Exercise material:

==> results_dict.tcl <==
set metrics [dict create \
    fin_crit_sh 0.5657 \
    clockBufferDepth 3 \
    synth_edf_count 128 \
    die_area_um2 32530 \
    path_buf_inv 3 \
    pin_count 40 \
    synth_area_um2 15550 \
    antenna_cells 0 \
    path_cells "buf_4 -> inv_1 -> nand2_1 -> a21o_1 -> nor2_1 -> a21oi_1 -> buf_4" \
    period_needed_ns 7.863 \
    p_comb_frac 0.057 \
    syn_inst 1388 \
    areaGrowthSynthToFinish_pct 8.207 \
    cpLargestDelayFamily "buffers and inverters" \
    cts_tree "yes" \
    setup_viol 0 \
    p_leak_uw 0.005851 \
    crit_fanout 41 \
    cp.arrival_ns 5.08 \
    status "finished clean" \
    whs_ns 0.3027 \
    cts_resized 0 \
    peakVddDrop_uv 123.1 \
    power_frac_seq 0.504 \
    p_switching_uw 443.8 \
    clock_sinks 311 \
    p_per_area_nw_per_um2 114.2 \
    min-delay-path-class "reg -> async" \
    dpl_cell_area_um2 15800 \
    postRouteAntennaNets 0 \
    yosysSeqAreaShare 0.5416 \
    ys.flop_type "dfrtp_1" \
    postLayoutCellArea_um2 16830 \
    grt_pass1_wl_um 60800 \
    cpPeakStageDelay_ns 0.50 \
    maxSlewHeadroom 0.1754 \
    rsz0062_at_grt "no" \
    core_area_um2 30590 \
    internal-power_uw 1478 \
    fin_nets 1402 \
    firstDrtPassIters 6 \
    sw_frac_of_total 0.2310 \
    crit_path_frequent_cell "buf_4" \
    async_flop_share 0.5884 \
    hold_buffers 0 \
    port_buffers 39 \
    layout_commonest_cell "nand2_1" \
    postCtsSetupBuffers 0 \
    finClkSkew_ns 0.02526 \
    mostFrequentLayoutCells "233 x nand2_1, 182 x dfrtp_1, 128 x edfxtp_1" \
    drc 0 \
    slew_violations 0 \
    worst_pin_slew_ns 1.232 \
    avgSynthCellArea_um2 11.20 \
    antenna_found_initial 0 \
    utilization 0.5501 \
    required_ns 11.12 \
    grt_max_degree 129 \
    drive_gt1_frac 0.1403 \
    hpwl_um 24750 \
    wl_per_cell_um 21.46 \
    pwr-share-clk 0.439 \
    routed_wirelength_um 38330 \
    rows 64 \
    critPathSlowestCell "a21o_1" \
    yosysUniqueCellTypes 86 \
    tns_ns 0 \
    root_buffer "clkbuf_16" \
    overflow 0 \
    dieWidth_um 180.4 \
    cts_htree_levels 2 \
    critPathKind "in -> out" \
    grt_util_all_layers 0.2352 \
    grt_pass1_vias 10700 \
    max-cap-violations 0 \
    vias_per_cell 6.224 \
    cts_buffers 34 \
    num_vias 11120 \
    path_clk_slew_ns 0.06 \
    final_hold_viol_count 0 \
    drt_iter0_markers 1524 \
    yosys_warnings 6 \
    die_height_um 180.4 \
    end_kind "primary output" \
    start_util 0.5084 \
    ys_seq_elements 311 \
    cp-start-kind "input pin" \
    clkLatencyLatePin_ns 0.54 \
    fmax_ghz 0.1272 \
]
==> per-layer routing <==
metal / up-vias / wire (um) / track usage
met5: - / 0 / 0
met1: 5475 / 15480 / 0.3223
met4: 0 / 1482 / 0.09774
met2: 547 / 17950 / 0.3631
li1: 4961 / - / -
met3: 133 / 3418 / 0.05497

...

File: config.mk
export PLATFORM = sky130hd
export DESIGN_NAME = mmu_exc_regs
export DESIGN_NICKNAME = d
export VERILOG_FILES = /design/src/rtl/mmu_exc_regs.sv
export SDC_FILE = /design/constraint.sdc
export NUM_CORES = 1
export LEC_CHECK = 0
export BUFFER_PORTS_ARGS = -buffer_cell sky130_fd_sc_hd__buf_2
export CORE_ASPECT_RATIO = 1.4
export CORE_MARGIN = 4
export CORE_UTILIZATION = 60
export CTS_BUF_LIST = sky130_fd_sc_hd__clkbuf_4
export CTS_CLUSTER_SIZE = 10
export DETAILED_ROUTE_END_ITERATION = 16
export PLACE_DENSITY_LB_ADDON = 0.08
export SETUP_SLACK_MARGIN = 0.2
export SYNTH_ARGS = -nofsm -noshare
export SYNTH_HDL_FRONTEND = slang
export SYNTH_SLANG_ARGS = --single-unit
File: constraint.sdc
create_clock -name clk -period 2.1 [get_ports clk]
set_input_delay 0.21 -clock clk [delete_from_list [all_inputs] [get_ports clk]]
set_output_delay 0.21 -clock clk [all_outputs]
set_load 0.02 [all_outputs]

Your task: Repeat exactly the lines of the listing above, from the one with "p_switching_uw 443.8 \" down to the one with "met3: 133 / 3418 / 0.05497"; both of those lines belong in the range.

Solution for this task:
    p_switching_uw 443.8 \
    clock_sinks 311 \
    p_per_area_nw_per_um2 114.2 \
    min-delay-path-class "reg -> async" \
    dpl_cell_area_um2 15800 \
    postRouteAntennaNets 0 \
    yosysSeqAreaShare 0.5416 \
    ys.flop_type "dfrtp_1" \
    postLayoutCellArea_um2 16830 \
    grt_pass1_wl_um 60800 \
    cpPeakStageDelay_ns 0.50 \
    maxSlewHeadroom 0.1754 \
    rsz0062_at_grt "no" \
    core_area_um2 30590 \
    internal-power_uw 1478 \
    fin_nets 1402 \
    firstDrtPassIters 6 \
    sw_frac_of_total 0.2310 \
    crit_path_frequent_cell "buf_4" \
    async_flop_share 0.5884 \
    hold_buffers 0 \
    port_buffers 39 \
    layout_commonest_cell "nand2_1" \
    postCtsSetupBuffers 0 \
    finClkSkew_ns 0.02526 \
    mostFrequentLayoutCells "233 x nand2_1, 182 x dfrtp_1, 128 x edfxtp_1" \
    drc 0 \
    slew_violations 0 \
    worst_pin_slew_ns 1.232 \
    avgSynthCellArea_um2 11.20 \
    antenna_found_initial 0 \
    utilization 0.5501 \
    required_ns 11.12 \
    grt_max_degree 129 \
    drive_gt1_frac 0.1403 \
    hpwl_um 24750 \
    wl_per_cell_um 21.46 \
    pwr-share-clk 0.439 \
    routed_wirelength_um 38330 \
    rows 64 \
    critPathSlowestCell "a21o_1" \
    yosysUniqueCellTypes 86 \
    tns_ns 0 \
    root_buffer "clkbuf_16" \
    overflow 0 \
    dieWidth_um 180.4 \
    cts_htree_levels 2 \
    critPathKind "in -> out" \
    grt_util_all_layers 0.2352 \
    grt_pass1_vias 10700 \
    max-cap-violations 0 \
    vias_per_cell 6.224 \
    cts_buffers 34 \
    num_vias 11120 \
    path_clk_slew_ns 0.06 \
    final_hold_viol_count 0 \
    drt_iter0_markers 1524 \
    yosys_warnings 6 \
    die_height_um 180.4 \
    end_kind "primary output" \
    start_util 0.5084 \
    ys_seq_elements 311 \
    cp-start-kind "input pin" \
    clkLatencyLatePin_ns 0.54 \
    fmax_ghz 0.1272 \
]
==> per-layer routing <==
metal / up-vias / wire (um) / track usage
met5: - / 0 / 0
met1: 5475 / 15480 / 0.3223
met4: 0 / 1482 / 0.09774
met2: 547 / 17950 / 0.3631
li1: 4961 / - / -
met3: 133 / 3418 / 0.05497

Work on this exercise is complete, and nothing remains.